┌──
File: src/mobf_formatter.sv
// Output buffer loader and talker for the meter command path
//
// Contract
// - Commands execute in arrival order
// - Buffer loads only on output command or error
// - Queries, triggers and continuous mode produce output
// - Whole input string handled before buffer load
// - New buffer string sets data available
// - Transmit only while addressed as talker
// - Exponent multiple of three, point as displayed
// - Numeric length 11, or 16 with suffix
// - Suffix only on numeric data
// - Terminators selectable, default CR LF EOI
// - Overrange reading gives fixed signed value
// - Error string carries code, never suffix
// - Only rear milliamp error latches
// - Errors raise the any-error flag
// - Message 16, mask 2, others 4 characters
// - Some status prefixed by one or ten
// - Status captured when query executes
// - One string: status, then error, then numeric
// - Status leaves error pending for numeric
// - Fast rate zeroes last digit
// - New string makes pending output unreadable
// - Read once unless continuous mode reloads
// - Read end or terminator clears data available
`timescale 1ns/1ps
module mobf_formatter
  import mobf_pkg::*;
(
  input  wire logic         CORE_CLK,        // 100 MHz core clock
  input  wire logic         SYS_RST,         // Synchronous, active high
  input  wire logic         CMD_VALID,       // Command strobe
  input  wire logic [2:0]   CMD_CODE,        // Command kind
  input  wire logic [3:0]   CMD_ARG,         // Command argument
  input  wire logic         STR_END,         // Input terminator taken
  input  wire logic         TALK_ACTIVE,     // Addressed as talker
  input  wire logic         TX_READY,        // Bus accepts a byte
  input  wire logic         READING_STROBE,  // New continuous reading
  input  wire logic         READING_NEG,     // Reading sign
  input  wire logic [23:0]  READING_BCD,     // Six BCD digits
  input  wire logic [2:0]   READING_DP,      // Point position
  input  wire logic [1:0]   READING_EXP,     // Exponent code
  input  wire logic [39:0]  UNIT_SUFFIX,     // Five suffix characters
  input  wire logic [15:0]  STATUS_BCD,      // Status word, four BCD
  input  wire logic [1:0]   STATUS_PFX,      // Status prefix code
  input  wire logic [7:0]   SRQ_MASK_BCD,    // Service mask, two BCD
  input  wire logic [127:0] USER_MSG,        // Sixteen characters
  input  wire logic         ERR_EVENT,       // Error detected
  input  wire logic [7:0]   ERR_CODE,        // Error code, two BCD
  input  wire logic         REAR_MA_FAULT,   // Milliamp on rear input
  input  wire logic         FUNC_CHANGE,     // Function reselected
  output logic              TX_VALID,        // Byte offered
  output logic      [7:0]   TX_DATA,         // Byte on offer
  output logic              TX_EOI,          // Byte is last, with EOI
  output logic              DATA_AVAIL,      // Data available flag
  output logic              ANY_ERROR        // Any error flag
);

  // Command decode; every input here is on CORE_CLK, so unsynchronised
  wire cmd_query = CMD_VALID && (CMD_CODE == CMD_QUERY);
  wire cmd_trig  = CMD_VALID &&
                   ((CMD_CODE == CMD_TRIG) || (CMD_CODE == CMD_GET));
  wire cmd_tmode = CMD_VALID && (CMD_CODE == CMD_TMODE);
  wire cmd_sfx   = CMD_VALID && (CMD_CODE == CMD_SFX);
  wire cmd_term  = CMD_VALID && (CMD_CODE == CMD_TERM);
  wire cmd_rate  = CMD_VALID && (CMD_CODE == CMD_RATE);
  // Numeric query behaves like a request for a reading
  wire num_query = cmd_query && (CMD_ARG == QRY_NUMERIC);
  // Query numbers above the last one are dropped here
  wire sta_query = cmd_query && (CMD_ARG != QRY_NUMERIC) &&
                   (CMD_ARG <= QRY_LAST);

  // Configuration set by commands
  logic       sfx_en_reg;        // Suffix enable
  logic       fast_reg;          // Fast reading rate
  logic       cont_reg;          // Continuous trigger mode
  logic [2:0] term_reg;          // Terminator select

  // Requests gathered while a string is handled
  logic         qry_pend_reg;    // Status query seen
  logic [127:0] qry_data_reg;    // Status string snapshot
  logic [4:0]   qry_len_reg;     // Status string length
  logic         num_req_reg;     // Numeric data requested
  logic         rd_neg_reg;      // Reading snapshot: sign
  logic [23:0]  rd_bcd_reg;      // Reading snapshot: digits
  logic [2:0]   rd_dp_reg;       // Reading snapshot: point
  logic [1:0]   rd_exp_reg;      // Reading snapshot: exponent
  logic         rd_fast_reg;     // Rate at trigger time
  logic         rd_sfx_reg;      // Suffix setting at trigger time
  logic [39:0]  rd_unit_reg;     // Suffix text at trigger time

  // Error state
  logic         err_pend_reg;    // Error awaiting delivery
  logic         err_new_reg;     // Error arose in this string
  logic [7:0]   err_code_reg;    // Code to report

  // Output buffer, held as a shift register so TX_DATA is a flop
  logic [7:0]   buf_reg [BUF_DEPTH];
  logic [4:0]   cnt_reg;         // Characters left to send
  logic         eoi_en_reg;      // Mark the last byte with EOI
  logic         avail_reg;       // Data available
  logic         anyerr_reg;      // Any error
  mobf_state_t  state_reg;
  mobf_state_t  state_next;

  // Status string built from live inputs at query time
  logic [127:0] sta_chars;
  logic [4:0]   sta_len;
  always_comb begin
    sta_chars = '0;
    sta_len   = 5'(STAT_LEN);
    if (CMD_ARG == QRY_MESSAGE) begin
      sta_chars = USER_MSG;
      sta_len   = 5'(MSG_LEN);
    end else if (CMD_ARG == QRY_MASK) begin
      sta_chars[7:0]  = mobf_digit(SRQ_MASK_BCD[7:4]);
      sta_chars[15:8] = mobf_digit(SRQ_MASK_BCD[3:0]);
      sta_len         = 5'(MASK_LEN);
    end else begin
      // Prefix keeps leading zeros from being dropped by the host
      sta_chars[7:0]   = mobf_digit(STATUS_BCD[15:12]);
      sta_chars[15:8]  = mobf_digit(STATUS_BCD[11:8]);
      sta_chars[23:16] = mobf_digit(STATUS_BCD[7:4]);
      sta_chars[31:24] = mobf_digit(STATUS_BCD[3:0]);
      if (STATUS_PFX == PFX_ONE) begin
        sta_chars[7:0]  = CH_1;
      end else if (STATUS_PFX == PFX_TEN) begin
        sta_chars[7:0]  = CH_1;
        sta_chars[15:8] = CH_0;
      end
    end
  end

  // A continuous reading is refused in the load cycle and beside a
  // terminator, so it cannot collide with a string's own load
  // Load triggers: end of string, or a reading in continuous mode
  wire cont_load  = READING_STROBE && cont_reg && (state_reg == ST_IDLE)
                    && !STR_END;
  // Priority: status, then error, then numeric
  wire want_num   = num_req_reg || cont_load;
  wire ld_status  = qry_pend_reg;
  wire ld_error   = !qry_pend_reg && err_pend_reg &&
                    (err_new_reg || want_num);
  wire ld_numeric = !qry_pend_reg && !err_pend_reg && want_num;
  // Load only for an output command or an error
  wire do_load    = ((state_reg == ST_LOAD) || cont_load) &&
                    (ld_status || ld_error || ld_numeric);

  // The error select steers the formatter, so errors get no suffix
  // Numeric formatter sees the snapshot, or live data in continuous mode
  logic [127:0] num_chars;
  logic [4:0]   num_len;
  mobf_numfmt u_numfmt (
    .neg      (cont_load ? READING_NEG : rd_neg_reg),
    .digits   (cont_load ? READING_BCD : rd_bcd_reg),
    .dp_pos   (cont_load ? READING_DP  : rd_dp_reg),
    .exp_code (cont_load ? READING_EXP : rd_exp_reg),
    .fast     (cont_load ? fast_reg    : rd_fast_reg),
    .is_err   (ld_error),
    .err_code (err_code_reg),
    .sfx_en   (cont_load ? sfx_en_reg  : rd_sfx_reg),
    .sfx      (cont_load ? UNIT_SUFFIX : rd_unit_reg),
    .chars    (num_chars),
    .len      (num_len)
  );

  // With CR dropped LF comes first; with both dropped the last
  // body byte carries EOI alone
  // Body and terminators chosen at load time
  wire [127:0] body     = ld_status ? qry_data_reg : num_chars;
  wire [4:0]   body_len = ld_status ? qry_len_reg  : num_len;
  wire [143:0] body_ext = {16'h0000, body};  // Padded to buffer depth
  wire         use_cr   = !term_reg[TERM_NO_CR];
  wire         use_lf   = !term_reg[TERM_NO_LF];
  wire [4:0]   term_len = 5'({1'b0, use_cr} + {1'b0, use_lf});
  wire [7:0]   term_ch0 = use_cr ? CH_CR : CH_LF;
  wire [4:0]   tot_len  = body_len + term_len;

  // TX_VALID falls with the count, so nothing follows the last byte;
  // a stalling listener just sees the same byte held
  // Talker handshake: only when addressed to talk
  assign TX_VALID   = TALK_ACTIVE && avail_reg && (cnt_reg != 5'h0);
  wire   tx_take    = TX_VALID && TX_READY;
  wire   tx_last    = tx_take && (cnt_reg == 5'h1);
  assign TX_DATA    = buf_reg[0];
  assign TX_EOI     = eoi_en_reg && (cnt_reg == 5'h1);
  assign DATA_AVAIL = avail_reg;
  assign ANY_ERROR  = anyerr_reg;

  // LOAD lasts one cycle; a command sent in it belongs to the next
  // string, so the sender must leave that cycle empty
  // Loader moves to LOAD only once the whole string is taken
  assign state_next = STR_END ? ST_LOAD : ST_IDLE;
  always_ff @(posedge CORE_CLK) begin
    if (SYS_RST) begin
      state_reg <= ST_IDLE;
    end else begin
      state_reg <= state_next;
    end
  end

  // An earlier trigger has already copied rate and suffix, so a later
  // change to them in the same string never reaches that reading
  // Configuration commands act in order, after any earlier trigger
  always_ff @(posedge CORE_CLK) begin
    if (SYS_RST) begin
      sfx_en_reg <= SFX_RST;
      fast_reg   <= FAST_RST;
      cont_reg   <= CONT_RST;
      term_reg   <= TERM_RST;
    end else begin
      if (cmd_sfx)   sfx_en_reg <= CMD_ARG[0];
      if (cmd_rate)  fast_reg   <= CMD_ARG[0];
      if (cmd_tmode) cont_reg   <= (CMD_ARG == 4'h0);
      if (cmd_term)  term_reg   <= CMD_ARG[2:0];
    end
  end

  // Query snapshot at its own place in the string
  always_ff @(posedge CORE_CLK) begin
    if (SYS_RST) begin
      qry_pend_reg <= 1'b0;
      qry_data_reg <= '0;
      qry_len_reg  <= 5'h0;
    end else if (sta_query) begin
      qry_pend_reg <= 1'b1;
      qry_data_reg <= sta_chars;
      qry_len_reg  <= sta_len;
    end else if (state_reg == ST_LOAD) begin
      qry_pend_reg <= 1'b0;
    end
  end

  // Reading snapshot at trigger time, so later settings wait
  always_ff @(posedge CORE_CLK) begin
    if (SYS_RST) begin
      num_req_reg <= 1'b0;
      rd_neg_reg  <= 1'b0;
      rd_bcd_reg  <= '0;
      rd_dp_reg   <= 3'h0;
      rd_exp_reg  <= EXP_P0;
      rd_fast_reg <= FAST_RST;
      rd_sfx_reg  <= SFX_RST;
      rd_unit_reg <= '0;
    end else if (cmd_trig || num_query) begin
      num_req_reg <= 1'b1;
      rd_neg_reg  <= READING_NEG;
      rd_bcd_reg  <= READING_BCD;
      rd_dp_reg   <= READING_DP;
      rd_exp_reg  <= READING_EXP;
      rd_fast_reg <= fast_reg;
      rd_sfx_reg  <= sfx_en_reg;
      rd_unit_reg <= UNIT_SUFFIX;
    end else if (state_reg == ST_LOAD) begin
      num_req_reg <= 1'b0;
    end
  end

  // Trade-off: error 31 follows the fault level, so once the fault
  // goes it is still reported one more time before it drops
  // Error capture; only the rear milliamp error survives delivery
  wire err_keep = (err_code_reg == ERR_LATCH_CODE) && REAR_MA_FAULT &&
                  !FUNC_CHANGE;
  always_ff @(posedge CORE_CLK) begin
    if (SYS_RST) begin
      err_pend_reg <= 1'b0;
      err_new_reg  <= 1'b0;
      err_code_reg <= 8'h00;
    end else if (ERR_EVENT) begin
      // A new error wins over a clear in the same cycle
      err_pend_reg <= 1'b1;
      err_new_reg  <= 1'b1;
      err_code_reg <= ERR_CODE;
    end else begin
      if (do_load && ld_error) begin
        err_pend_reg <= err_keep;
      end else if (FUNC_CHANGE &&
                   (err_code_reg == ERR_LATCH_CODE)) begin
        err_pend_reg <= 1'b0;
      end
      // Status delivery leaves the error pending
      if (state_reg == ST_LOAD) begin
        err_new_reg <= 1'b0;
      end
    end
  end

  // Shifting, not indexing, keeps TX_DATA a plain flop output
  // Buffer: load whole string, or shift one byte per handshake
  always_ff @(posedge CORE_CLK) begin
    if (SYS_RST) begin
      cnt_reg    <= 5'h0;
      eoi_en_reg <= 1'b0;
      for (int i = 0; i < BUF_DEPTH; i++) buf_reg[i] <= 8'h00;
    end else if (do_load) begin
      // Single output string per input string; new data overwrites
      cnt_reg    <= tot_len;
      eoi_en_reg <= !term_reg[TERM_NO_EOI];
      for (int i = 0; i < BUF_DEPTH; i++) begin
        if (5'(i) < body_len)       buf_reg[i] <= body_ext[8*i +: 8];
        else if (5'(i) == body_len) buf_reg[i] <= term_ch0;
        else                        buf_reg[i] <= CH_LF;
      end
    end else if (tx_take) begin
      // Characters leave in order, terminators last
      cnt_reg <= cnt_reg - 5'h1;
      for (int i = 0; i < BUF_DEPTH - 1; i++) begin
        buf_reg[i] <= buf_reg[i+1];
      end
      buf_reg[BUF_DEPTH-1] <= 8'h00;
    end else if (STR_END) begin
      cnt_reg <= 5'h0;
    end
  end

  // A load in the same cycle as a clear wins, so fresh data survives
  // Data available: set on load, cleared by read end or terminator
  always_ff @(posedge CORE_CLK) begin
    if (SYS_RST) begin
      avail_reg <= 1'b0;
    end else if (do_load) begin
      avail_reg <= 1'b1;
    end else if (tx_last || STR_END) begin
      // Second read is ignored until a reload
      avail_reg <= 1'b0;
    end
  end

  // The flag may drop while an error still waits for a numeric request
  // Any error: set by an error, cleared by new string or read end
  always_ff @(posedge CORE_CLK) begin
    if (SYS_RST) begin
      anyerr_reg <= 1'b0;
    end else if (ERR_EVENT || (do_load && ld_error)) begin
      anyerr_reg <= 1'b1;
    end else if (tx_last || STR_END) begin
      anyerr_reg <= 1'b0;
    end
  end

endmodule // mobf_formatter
└──
Please reproduce the lines from the line with "clears data available" to the line with "wire logic [3:0]", both ends included, exactly as they appear above.

// - Read end or terminator clears data available
`timescale 1ns/1ps
module mobf_formatter
  import mobf_pkg::*;
(
  input  wire logic         CORE_CLK,        // 100 MHz core clock
  input  wire logic         SYS_RST,         // Synchronous, active high
  input  wire logic         CMD_VALID,       // Command strobe
  input  wire logic [2:0]   CMD_CODE,        // Command kind
  input  wire logic [3:0]   CMD_ARG,         // Command argument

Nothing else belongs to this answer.